Una fitta rete che, grazie al lavoro di tutto le forze dell’ordine, sta cercando di debellare il fenomeno dello spaccio sul territorio, anche se non è un risultato facile da aggiungere, calcolando che il più delle volte, i pusher, o presunti tali, dopo il fermo in caserma, non possono essere arrestati e successivamente sottoposti a giudizio, per mancanza di prove o a causa di leggi che non permettono ulteriori misure coercitive.

Nonostante questo, però, il lavoro dei carabinieri luinesi non si ferma e questa mattina, venerdì 24 gennaio, dopo i tre fermi effettuati mercoledì nei boschi di Orino, in Valcuvia, hanno effettuato un altro blitz, in un altro punto già noto alle cronache per essere utilizzato dagli spacciatori, vale a dire quello della cascata della Froda di Castelveccana.

Una decina gli uomini che hanno partecipato all’operazione, dalle prime luci dell’alba, e che hanno permesso di scovare un bivacco di grandi dimensioni e hanno portato al fermo di due spacciatori, due uomini di cittadinanza marocchina, che dopo aver tentato la fuga tra le sterpaglie, a piedi nudi, sono stati bloccati dai militari dell’Arma. All’interno del bivacco, costruito con un telone di plastica e alcuni rami, è stata trovata una busta nella quale vi era una sostanza, che dopo le analisi non è risultata essere illegale.

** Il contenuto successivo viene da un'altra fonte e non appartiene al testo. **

Background: an optimization exercise with open tools, aiming at small area, a short achievable clock period and few clock cycles per item. Do not read the settings as production practice.
RTL that was checked went through simulation tests only; none was proved equivalent to the original.
No functional check of the RTL was part of runs 1 and 2.

==> flow/design.v (outline; a module is shown in full before it is edited, if it fits) <==
// module fadd_pre: 16 lines
// module fadd_pre_r: 19 lines
// module falign: 10 lines
// module flzc27: 11 lines
// module fadd_x: 38 lines
// module fadd_y: 29 lines
// module fnorm: 23 lines
// module fmul_p: 11 lines
// module fmul_r: 22 lines
// module lfo_pfast: 27 lines
// module lfo_walign: 9 lines
// module lfo_pslow: 44 lines
// module lfo_palign: 14 lines
// module mul24x24: 410 lines
// module lfo_cmul: 179 lines
// module lfo_idx: 35 lines
// module lfo_ss: 23 lines
// module lfo_sintab: 267 lines
// module lfo_tick: 424 lines
module lfo_tick (
    input  wire        clk,
    input  wire        rst,
    input  wire        cmd_valid,
    output wire        cmd_ready,
    input  wire [1:0]  cmd_op,
    input  wire [31:0] cmd_arg,
    input  wire [31:0] cmd_x0,
    input  wire [31:0] cmd_x1,
    output reg         res_valid,
    output reg  [31:0] res_y0,
    output reg  [31:0] res_y1,
    output reg  [31:0] res_mult,
    output reg  [31:0] res_sins,
    output reg  [31:0] res_phase
);
  // ...
==> flow/flow/run.sh <==
#!/bin/bash
set -euo pipefail
MARGIN=$(cat flow/margin.txt)
bash standard.sh SETUP_SLACK_MARGIN=$MARGIN finish > layout.log 2>&1
==> flow/flow/margin.txt <==
17.7
==> flow/standard.sh <==
#!/bin/bash
# synth_recipe.tcl (not shown) runs the flow's synth.tcl, then flattens the netlist and writes it again
# the make line also repeats each setting of config.mk as NAME=value (left out here)
make -C /OpenROAD-flow-scripts/flow DESIGN_CONFIG=/design/flow/config.mk WORK_HOME=/design/flow/orfs CLKGATE_MAP_FILE= SYNTH_SCRIPT=/design/flow/synth_recipe.tcl "${@:-finish}"
==> flow/config.mk <==
export PLATFORM = sky130hd
export DESIGN_NAME = lfo_tick
export DESIGN_NICKNAME = lfo_tick
export VERILOG_FILES = /design/flow/design.v
export SDC_FILE = /design/flow/constraint.sdc
export NUM_CORES = 8
export LEC_CHECK = 0
export ABC_AREA = 1
export CAP_MARGIN = 20
export CORE_MARGIN = 2
export CORE_UTILIZATION = 30
export SLEW_MARGIN = 20
export SYNTH_MEMORY_MAX_BITS = 65536
==> flow/constraint.sdc <==
create_clock -name core_clock -period 24.0 [get_ports {clk}]
set_input_delay 4.8000 -clock core_clock [delete_from_list [all_inputs] [get_ports {clk}]]
set_output_delay 4.8000 -clock core_clock [all_outputs]
set_load 0.01 [all_outputs]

Insieme a questa sono state rinvenute alcune batterie di auto, coperte, cellophane e vestiti, ma grazie ai sorvoli dall’alto da parte dell’elicottero di stanza a Orio al Serio, appartenente al Secondo Nucleo dei carabinieri del Comando di Bergamo, è stata scongiurata la presenza di ulteriori bivacchi nel territorio di Castelveccana.

L’ennesima operazione, però, dimostra ancora una volta la fitta rete tra spacciatori e acquirenti, con la domanda di sostanze stupefacenti che risponde appieno all’offerta dei “venditori”, per una piaga sociale che preoccupa sempre di più tutta la comunità dell’alto Varesotto. Le segnalazioni dei cittadini, per gli amministratori e le forze dell’ordine, rimangono fondamentali: in caso di sospetti e di movimenti ambigui, ancora una volta, vi invitiamo a contattare il 112.